===== config.mk =====
export PLATFORM = sky130hd
export DESIGN_NAME = cam_front_top
export DESIGN_NICKNAME = d
export VERILOG_FILES = /design/src/hdl/cam_pkg.sv /design/src/hdl/cam_capture_ctrl.sv /design/src/hdl/cam_byte_packer.sv /design/src/hdl/color_bar_gen.sv /design/src/hdl/pixel_formatter.sv /design/src/hdl/cam_front_top.sv
export SDC_FILE = /design/constraint.sdc
export NUM_CORES = 1
export LEC_CHECK = 0
export BUFFER_PORTS_ARGS = -buffer_cell sky130_fd_sc_hd__buf_2
export CELL_PAD_IN_SITES_DETAIL_PLACEMENT = 1
export CELL_PAD_IN_SITES_GLOBAL_PLACEMENT = 1
export CORE_ASPECT_RATIO = 0.7
export CORE_UTILIZATION = 41
export DETAILED_ROUTE_END_ITERATION = 10
export PLACE_DENSITY = 0.72
export SYNTH_ARGS = -nofsm -noshare
export SYNTH_HDL_FRONTEND = slang
export SYNTH_SLANG_ARGS = --single-unit
export TNS_END_PERCENT = 5

===== constraint.sdc =====
create_clock -name cmos1_pclk -period 2.98 [get_ports cmos1_pclk]
set_clock_uncertainty 0.15 [all_clocks]
set_input_delay 0.596 -clock cmos1_pclk [delete_from_list [all_inputs] [get_ports cmos1_pclk]]
set_output_delay 0.596 -clock cmos1_pclk [all_outputs]
set_load 0.02 [all_outputs]

===== src/hdl/cam_pkg.sv =====
//==========================================================================
// Camera front end constants, bar colours and pixel types
//==========================================================================
`default_nettype none

package cam_pkg;

	localparam int CAM_BYTE_W = 8;	// Camera bus width
	localparam int PIX_W      = 16;
	localparam int H_NUM      = 1280;	// Columns per line
	localparam int BAR_W      = 160;	// Columns per bar
	localparam int COL_W      = 12;

	// Bar colours in BGR565 codes
	localparam logic [PIX_W-1:0] BAR_RED     = 16'h001F;
	localparam logic [PIX_W-1:0] BAR_GREEN   = 16'h07E0;
	localparam logic [PIX_W-1:0] BAR_BLUE    = 16'hF800;
	localparam logic [PIX_W-1:0] BAR_YELLOW  = 16'h07FF;
	localparam logic [PIX_W-1:0] BAR_CYAN    = 16'hFFE0;
	localparam logic [PIX_W-1:0] BAR_MAGENTA = 16'hF81F;
	localparam logic [PIX_W-1:0] BAR_WHITE   = 16'hFFFF;
	localparam logic [PIX_W-1:0] BAR_BLACK   = 16'h0000;

	typedef logic [CAM_BYTE_W-1:0] cam_byte_t;
	typedef logic [COL_W-1:0]      col_t;

	typedef struct packed {
		logic [4:0] r;	// Top bits
		logic [5:0] g;
		logic [4:0] b;
	} rgb565_t;

	typedef struct packed {
		cam_byte_t hi;
		cam_byte_t lo;
	} byte_pair_t;

	// Written as bytes by the packer, read as fields by the formatter
	typedef union packed {
		rgb565_t    rgb;
		byte_pair_t bytes;
	} pix_word_u;

	typedef struct packed {
		logic      vsync;
		logic      href;
		cam_byte_t data;
	} cam_in_t;

	typedef struct packed {
		logic href_d;
		col_t col;
		logic sof_pend;
		logic sol_pend;
	} line_ctl_t;

	typedef struct packed {
		logic      valid;
		pix_word_u word;
	} packed_pix_t;

	typedef struct packed {
		logic      valid;
		logic      sof;
		logic      sol;
		pix_word_u data;
	} pixel_out_t;

endpackage

`default_nettype wire


===== src/hdl/cam_capture_ctrl.sv =====
//==========================================================================
// Sync sampling, edge detection, column counter and start-of flags
//==========================================================================
`default_nettype none

module cam_capture_ctrl import cam_pkg::*; (
	input  wire         i_clk,
	input  wire         i_rst_n,
	input  wire cam_in_t     i_cam,
	input  wire packed_pix_t i_pix,
	output line_ctl_t   o_line
);

	logic href_d;	// Aligned with the registered data byte
	logic href_q;
	logic vsync_d;
	logic vsync_q;
	logic href_rise;
	logic vsync_rise;
	col_t col;
	logic sof_pend;
	logic sol_pend;

	assign href_rise  = href_d & ~href_q;
	assign vsync_rise = vsync_d & ~vsync_q;

	// Sync sampling
	always_ff @(posedge i_clk or negedge i_rst_n) begin
		if (!i_rst_n) begin
			href_d  <= 1'b0;
			href_q  <= 1'b0;
			vsync_d <= 1'b0;
			vsync_q <= 1'b0;
		end else begin
			href_d  <= i_cam.href;
			href_q  <= href_d;
			vsync_d <= i_cam.vsync;
			vsync_q <= vsync_d;
		end
	end

	//==========================================================================
	// Column counter, restarts on either sync edge
	//==========================================================================
	always_ff @(posedge i_clk or negedge i_rst_n) begin
		if (!i_rst_n) begin
			col <= '0;
		end else if (vsync_rise || href_rise) begin
			col <= '0;
		end else if (i_pix.valid) begin
			if (col == col_t'(H_NUM - 1))
				col <= '0;	// Wrap at end of line
			else
				col <= col + col_t'(1);
		end
	end

	// Pending flags wait for the first pixel, a new edge wins over the clear
	always_ff @(posedge i_clk or negedge i_rst_n) begin
		if (!i_rst_n) begin
			sof_pend <= 1'b0;
			sol_pend <= 1'b0;
		end else begin
			if (vsync_rise)
				sof_pend <= 1'b1;
			else if (i_pix.valid)
				sof_pend <= 1'b0;

			if (href_rise)
				sol_pend <= 1'b1;
			else if (i_pix.valid)
				sol_pend <= 1'b0;
		end
	end

	assign o_line.href_d   = href_d;
	assign o_line.col      = col;
	assign o_line.sof_pend = sof_pend;
	assign o_line.sol_pend = sol_pend;

endmodule

`default_nettype wire


===== src/hdl/cam_byte_packer.sv =====
//==========================================================================
// Camera byte register and high/low byte pairing into 16-bit words
//==========================================================================
`default_nettype none

module cam_byte_packer import cam_pkg::*; (
	input  wire         i_clk,
	input  wire         i_rst_n,
	input  wire cam_in_t     i_cam,
	input  wire line_ctl_t   i_line,
	output packed_pix_t o_pix
);

	cam_byte_t data_d;	// Same cycle as i_line.href_d
	cam_byte_t hi_byte;
	logic      phase;	// 0 on high byte, 1 on low byte
	logic      valid_q;
	pix_word_u word_q;

	always_ff @(posedge i_clk) begin
		data_d <= i_cam.data;
	end

	// Pairing phase and output strobe
	always_ff @(posedge i_clk or negedge i_rst_n) begin
		if (!i_rst_n) begin
			phase   <= 1'b0;
			valid_q <= 1'b0;
		end else begin
			valid_q <= i_line.href_d & phase;
			if (i_line.href_d)
				phase <= ~phase;
			else
				phase <= 1'b0;	// Drops an odd trailing byte
		end
	end

	// Byte storage
	always_ff @(posedge i_clk) begin
		if (i_line.href_d && !phase)
			hi_byte <= data_d;

		if (i_line.href_d && phase) begin
			word_q.bytes.hi <= hi_byte;
			word_q.bytes.lo <= data_d;
		end
	end

	assign o_pix.valid = valid_q;
	assign o_pix.word  = word_q;

endmodule

`default_nettype wire


===== src/hdl/color_bar_gen.sv =====
//==========================================================================
// Eight-bar colour pattern lookup, registered per column
//==========================================================================
`default_nettype none

module color_bar_gen import cam_pkg::*; (
	input  wire     i_clk,
	input  wire     i_rst_n,
	input  wire col_t    i_col,
	output rgb565_t o_bar
);

	logic [2:0] bar_idx;
	rgb565_t    bar_q;

	// Column never passes H_NUM-1 so the index fits in 3 bits
	assign bar_idx = 3'(i_col / col_t'(BAR_W));

	always_ff @(posedge i_clk or negedge i_rst_n) begin
		if (!i_rst_n) begin
			bar_q <= BAR_BLACK;
		end else begin
			case (bar_idx)
				3'd0:    bar_q <= BAR_RED;
				3'd1:    bar_q <= BAR_GREEN;
				3'd2:    bar_q <= BAR_BLUE;
				3'd3:    bar_q <= BAR_YELLOW;
				3'd4:    bar_q <= BAR_CYAN;
				3'd5:    bar_q <= BAR_MAGENTA;
				3'd6:    bar_q <= BAR_WHITE;
				default: bar_q <= BAR_BLACK;
			endcase
		end
	end

	assign o_bar = bar_q;

endmodule

`default_nettype wire


===== src/hdl/pixel_formatter.sv =====
//==========================================================================
// Red/blue swap, test bar select and output pixel register
//==========================================================================
`default_nettype none

module pixel_formatter import cam_pkg::*; (
	input  wire         i_clk,
	input  wire         i_rst_n,
	input  wire packed_pix_t i_pix,
	input  wire line_ctl_t   i_line,
	input  wire rgb565_t     i_bar,
	input  wire         i_swap_rb,
	input  wire         i_test_bar,
	output pixel_out_t  o_pix
);

	rgb565_t   cam_rgb;
	rgb565_t   fmt_rgb;
	logic      valid_q;
	logic      sof_q;
	logic      sol_q;
	pix_word_u data_q;

	assign cam_rgb = i_pix.word.rgb;

	// Source select, bar pattern bypasses the swap
	always_comb begin
		fmt_rgb = cam_rgb;
		if (i_test_bar) begin
			fmt_rgb = i_bar;
		end else if (i_swap_rb) begin
			fmt_rgb.r = cam_rgb.b;
			fmt_rgb.b = cam_rgb.r;
		end
	end

	always_ff @(posedge i_clk or negedge i_rst_n) begin
		if (!i_rst_n) begin
			valid_q <= 1'b0;
			sof_q   <= 1'b0;
			sol_q   <= 1'b0;
		end else begin
			valid_q <= i_pix.valid;
			sof_q   <= i_pix.valid & i_line.sof_pend;	// First pixel of frame
			sol_q   <= i_pix.valid & i_line.sol_pend;	// First pixel of line
		end
	end

	always_ff @(posedge i_clk) begin
		if (i_pix.valid)
			data_q.rgb <= fmt_rgb;
	end

	assign o_pix.valid = valid_q;
	assign o_pix.sof   = sof_q;
	assign o_pix.sol   = sol_q;
	assign o_pix.data  = data_q;

endmodule

`default_nettype wire


===== src/hdl/cam_front_top.sv =====
//==========================================================================
// Camera pixel front end top, control plus datapath instances
//==========================================================================
`default_nettype none

module cam_front_top import cam_pkg::*; (
	input  wire        cmos1_pclk,
	input  wire        core_rst_n,
	input  wire cam_in_t    i_cam,
	input  wire        i_swap_rb,
	input  wire        i_test_bar,
	output pixel_out_t o_pix
);

	line_ctl_t   line_ctl;	// Control to datapath
	packed_pix_t packed_pix;
	rgb565_t     bar_rgb;

	cam_capture_ctrl u_cam_capture_ctrl (
		.i_clk   (cmos1_pclk),
		.i_rst_n (core_rst_n),
		.i_cam   (i_cam),
		.i_pix   (packed_pix),	// Advances the column
		.o_line  (line_ctl)
	);

	cam_byte_packer u_cam_byte_packer (
		.i_clk   (cmos1_pclk),
		.i_rst_n (core_rst_n),
		.i_cam   (i_cam),
		.i_line  (line_ctl),
		.o_pix   (packed_pix)
	);

	color_bar_gen u_color_bar_gen (
		.i_clk   (cmos1_pclk),
		.i_rst_n (core_rst_n),
		.i_col   (line_ctl.col),
		.o_bar   (bar_rgb)
	);

	// Output stage
	pixel_formatter u_pixel_formatter (
		.i_clk      (cmos1_pclk),
		.i_rst_n    (core_rst_n),
		.i_pix      (packed_pix),
		.i_line     (line_ctl),
		.i_bar      (bar_rgb),
		.i_swap_rb  (i_swap_rb),
		.i_test_bar (i_test_bar),
		.o_pix      (o_pix)
	);

endmodule

`default_nettype wire


== Word-level counts from Yosys, hierarchy flattened ==
Cells that the tools add are included.
Storage, ports and cells
  bits in registers: 87
  output and inout bits: 19
Operators by class
  add/sub/neg operators: 1
  divide/modulo/power cells: 1
  equal/unequal tests: 7
  mux-type cells: 13
  bitwise gates (word level): 8
  reductions and logical operators: 8
Operator list (number)
  case mux 16 bit (7 select lines): 1
  2-to-1 mux 12 bit: 3
  2-to-1 mux 5 bit: 4
  adder 12 x 1 -> 12 bit (second input constant): 1
  divider 12 x 8 -> 12 bit (second input constant): 1
  equality test 12 x 11 -> 1 bit (second input constant): 1
  equality test 3 bit (second input constant): 3
  equality test 3 x 2 -> 1 bit (second input constant): 2
  2-to-1 mux 6 bit: 1
  nonzero test 2 bit: 3
  bitwise AND 1 bit: 5
  2-to-1 mux 1 bit: 4
  equality test 3 x 1 -> 1 bit (second input constant): 1
  zero test 3 bit: 1
  inverter 1 bit: 3
  logical AND 1 bit: 2
  zero test 1 bit: 1
  logical OR 1 bit: 1

== Depth between registers and ports, before layout ==
  word-level depth: 4
  gate-level depth with buffers: 9
  gate-level depth less buffers: 8

== Modules after synthesis ==
A second synthesis with hierarchy kept.
Second synthesis, totals
  cell total of the unflattened synthesis: 277
  area total of the unflattened synthesis: 3453.3 um^2
By module, submodules not included
  cam_byte_packer: instances 1, cells each 37, area an instance 954.7 um^2
  pixel_formatter: instances 1, cells each 64, area an instance 909.6 um^2
  cam_capture_ctrl: instances 1, cells each 85, area an instance 887.1 um^2
  color_bar_gen: instances 1, cells each 91, area an instance 701.9 um^2

== Least setup slack after synthesis ==
Ideal clock, no wire load.
  path type: register to register
  start point: register u_cam_capture_ctrl.col[6]
  end point: register u_color_bar_gen.bar_q (netlist bit u_color_bar_gen.o_bar[9])
  setup time: 0.141 ns
  data arrival time: 1.786 ns
  data required time: 2.689 ns
  path slack: 0.903 ns
  stages on the path, launching flop included: 9
  period minus slack after synthesis: 2.077 ns
  cells stage by stage: dfrtp_1 > buf_2 > or3b_1 > a2bb2oi_2 > o22ai_1 > a211oi_4 > maj3_1 > mux2i_1 > mux2i_1
On the way
  word-level cells in the longest chain between the ends: 3
  elaborated cells on any way between the ends: 9
  classes of those cells: div (1); eq/ne (6); mux (1); reduce/logical (1)
Ends and longest elaborated chain
  from (decl): line cam_capture_ctrl.sv:20  | col_t col;
  from (signal assigned): line cam_capture_ctrl.sv:54  | col <= col + col_t'(1);
  divider 12 x 8 -> 12 bit (*): line color_bar_gen.sv:17  | assign bar_idx = 3'(i_col / col_t'(BAR_W));
  equality test 3 bit, or another cell as far along: line color_bar_gen.sv:23  | case (bar_idx)
  case mux 16 bit (7 select lines) (*): line color_bar_gen.sv:23
  to (signal assigned): line color_bar_gen.sv:24  | 3'd0: bar_q <= BAR_RED;
  to (signal assigned): line color_bar_gen.sv:25  | 3'd1: bar_q <= BAR_GREEN;
  to (signal assigned): line color_bar_gen.sv:26  | 3'd2: bar_q <= BAR_BLUE;
  to (decl): line color_bar_gen.sv:14  | rgb565_t bar_q;
Every way passes the cells marked *; elsewhere a longest branch is shown, timed or not.
A chain may end at the register's enable or synchronous reset.

== Final worst setup path ==
  start point: register u_cam_capture_ctrl.col[8]
  end point: register u_color_bar_gen.bar_q (netlist bit u_color_bar_gen.o_bar[14])
The elaborated chain is that of the path after synthesis.

==> results.tsv <==
stage	metric	value	unit
setup_path	CP max FO	23	
sta	max-slew violations	0	
floorplanning	Initial Util	43.68	%
power_and_ir_drop	leakage	1.505	nW
floorplanning	chip width	109.2	um
floorplanning	Core ar.	7547	um2
power_and_ir_drop	peak supply drop	0.0003592	V
clock_network	clk buf depth	2	
sta	Fmax achieved	382.7	MHz
run	max capacitance violation total	0	
floorplanning	die height	77.03	um
global_routing	first-pass GRT wire length	12320	um
sta	Hold Vio Cnt, Final	0	
sta	worst hold slack	0.1356	ns
synth	Yosys top cell by area	edfxtp_1	
status	status	completed	
synth	Ys Warns	0	
clock_network	Reg clk slew, reported paths	0.06	ns
final_layout	Syn-to-layout area delta	15.67	%
place	PortBufs	32	
setup_path	CP required	3.00	ns
sta	post-route setup TNS	0	ns
sta	Setup violations, final	0	
global_routing	initial antenna violation count	0	
place	RD Place Congestion	0.8885	
final_layout	Layout Utilization	50.53	%
drt	ANT nets after route	0	
global_routing	vias in the first global route	2342	
setup_path	Setup CP Type	reg -> reg	
clock_network	post-CTS setup buffer count	0	
synth	Post-Syn Area	3297	um2
clock_network	clk sink count	74	
final_layout	number of nets in the layout	338	
sta	max_slew headroom	39.15	%
drt	drt wl/cell	17.86	um
setup_path	startpoint types	register	
final_layout	most frequent cells in the layout	40 x edfxtp_1, 32 x buf_2, 30 x nor2_1	
sta	clock period minus worst slack	2.613	ns
final_layout	share of layout cells above drive strength 1	17.43	%
global_routing	largest net degree at the start of global routing	27	
place	pre-CTS WS	0.3856	ns
clock_network	CTS resizes	0	
drt	DR pass1 iterations	4	
setup_path	CP arrival	2.63	ns
clock_network	H-tree levels	3	
drt	1st-iter DRT viols	112	
place	placed cells	409	
synth	Avg Cell Area, Syn	11.14	um2
min_path	Hold Crit Class	in -> async	
synth	Seq cells post-synth	74	
floorplanning	die area	8410	um2
drt	Routed WL	7590	um
clock_network	clock latency on the worst-skew pair	0.33	ns
drt	via count	2334	
global_routing	GRT overflow	0	
global_routing	All-Layer GR Usage	19.84	%
synth	register area share after synthesis	61.02	%
clock_network	hold buffer count at cts	0	
synth	EDFF count, synth	40	
place	post-detail-place hpwl	5270	um
clock_network	total CTS buffers	9	
clock_network	CTS tree	done	
synth	top_reg_cell synth	edfxtp_1	
synth	Netlist cell types	46	
drt	Avg Vias per Cell	5.492	
synth	post-synth top area share	36.43	%
floorplanning	# rows	26	
synth	Syn Inst Count	296	
synth	ys async rst share	35.14	%
sta	post-route clock period utilization	87.68	%
drt	DRC Markers	0	
power_and_ir_drop	pwr/cell area	609.2	nW/um2
synth	syn nets	312	
final_layout	commonest non-fill, non-tap cell in the layout	edfxtp_1	
sta	final worst slack	0.3673	ns
synth	Synth area leaders	edfxtp_1 36%, dfrtp_1 20%, dfxtp_1 4.9%	
sta	RSZ-0062 raised after global routing	no	
floorplanning	IO Pins	33	
setup_path	Setup crit end kind	register	
final_layout	antenna cells	0	
clock_network	Root Buffer	clkbuf_16	
sta	worst slew pin tran	0.9108	ns
final_layout	Non-Filler Instances	425	
==> critical path: stages (launching register included) <==
cell	delay, ns
dfrtp_1	0.87
xor2_1	0.20
a2bb2oi_2	0.18
o22ai_1	0.25
a211oi_4	0.08
nor2_1	0.14
nor2_1	0.05
a2111oi_0	0.53
==> stage by stage <==
stage	power, W	cell area, um2
floorplan	0.001221	3297
global placement	0.001258	3511
detailed placement	0.001266	3511
CTS	0.002343	3814
global route	0.002393	3814
finish	0.002323	3814
==> cell families (layout without fill, tap and decap cells) <==
family	count (synthesis)	count (layout)	share of synthesized area, %
AO/OA/AOI/OAI	65	65	13.36
XOR/XNOR	9	9	2.391
adder cells (fa/ha/maj)	3	3	1.063
buffers and inverters	37	68	4.933
flip-flops	74	74	61.02
multiplexers	5	5	1.518
AND/OR/NAND/NOR	103	103	15.71
==> final cells by class <==
cell class,instances,area (um2)
fillers,837,3734
well taps,98,122.6
clock inverters,6,52.55
clock buffers,10,250.2
flip-flops and latches,74,2012
repair buffers,37,197.7
multi-input cells,185,1122
inverters,15,56.30
==> cell usage after synthesis, drive strengths merged, types with 6 or more instances <==
library cell	n
nor2	30
clkbuf	10
edfxtp	40
a211oi	12
nor2b	17
nand2	19
and3	6
o21ai	20
xor2	8
nand2b	8
dfrtp	26
dfxtp	8
buf	12
inv	15
a21oi	11
==> registers in the layout, indices dropped and copies added (netlist names), 3 cells and up <==
register                   count
u_cam_byte_packer.word_q      16
u_color_bar_gen.o_bar          3
u_pixel_formatter.data_q      16
u_cam_capture_ctrl.col        12
u_cam_byte_packer.hi_byte      8
u_cam_byte_packer.data_d       8
==> metal layers <==
metal	up-vias	global-route usage [%]	wire length, um
met5	-	0	0
met1	1175	27.71	3645
li1	1099	-	-
met4	0	6.933	111
met2	49	29.50	3476
met3	11	5.442	357
==> worst paths after layout <==
kind                                                  startpoint                                       to  slack, ns  cells after the start
setup / recovery           u_cam_capture_ctrl.col[8]$_DFFE_PN0P_      u_color_bar_gen.o_bar[14]$_DFF_PN0_       0.37                      7
hold / removal                                        core_rst_n        u_pixel_formatter.sol_q$_DFF_PN0_       0.14                      1
setup reg to reg           u_cam_capture_ctrl.col[8]$_DFFE_PN0P_      u_color_bar_gen.o_bar[14]$_DFF_PN0_       0.37                      7
hold reg to reg             u_cam_capture_ctrl.vsync_d$_DFF_PN0_     u_cam_capture_ctrl.vsync_q$_DFF_PN0_       0.24                      0
max in group asynchronous                             core_rst_n  u_cam_capture_ctrl.sol_pend$_DFFE_PN0P_       2.12                      1
min in group cmos1_pclk                                 i_cam[0]      u_cam_byte_packer.data_d[0]$_DFF_P_       0.21                      1
==> report_power, final <==
part	internal [W]	leakage (nW)	switching [W]
sequential	0.00113	0.777	0.0000187
clock	0.000629	0.143	0.000450
combinational	0.0000301	0.584	0.0000698
No activity file was read; power rests on OpenSTA's default activity.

━━━━━━━━━━━━━━━━━━━━

Instructions for the task ->
From the entries, copy every line in which the word "registers" occurs.

Exercise output ->
  bits in registers: 87
== Depth between registers and ports, before layout ==
==> registers in the layout, indices dropped and copies added (netlist names), 3 cells and up <==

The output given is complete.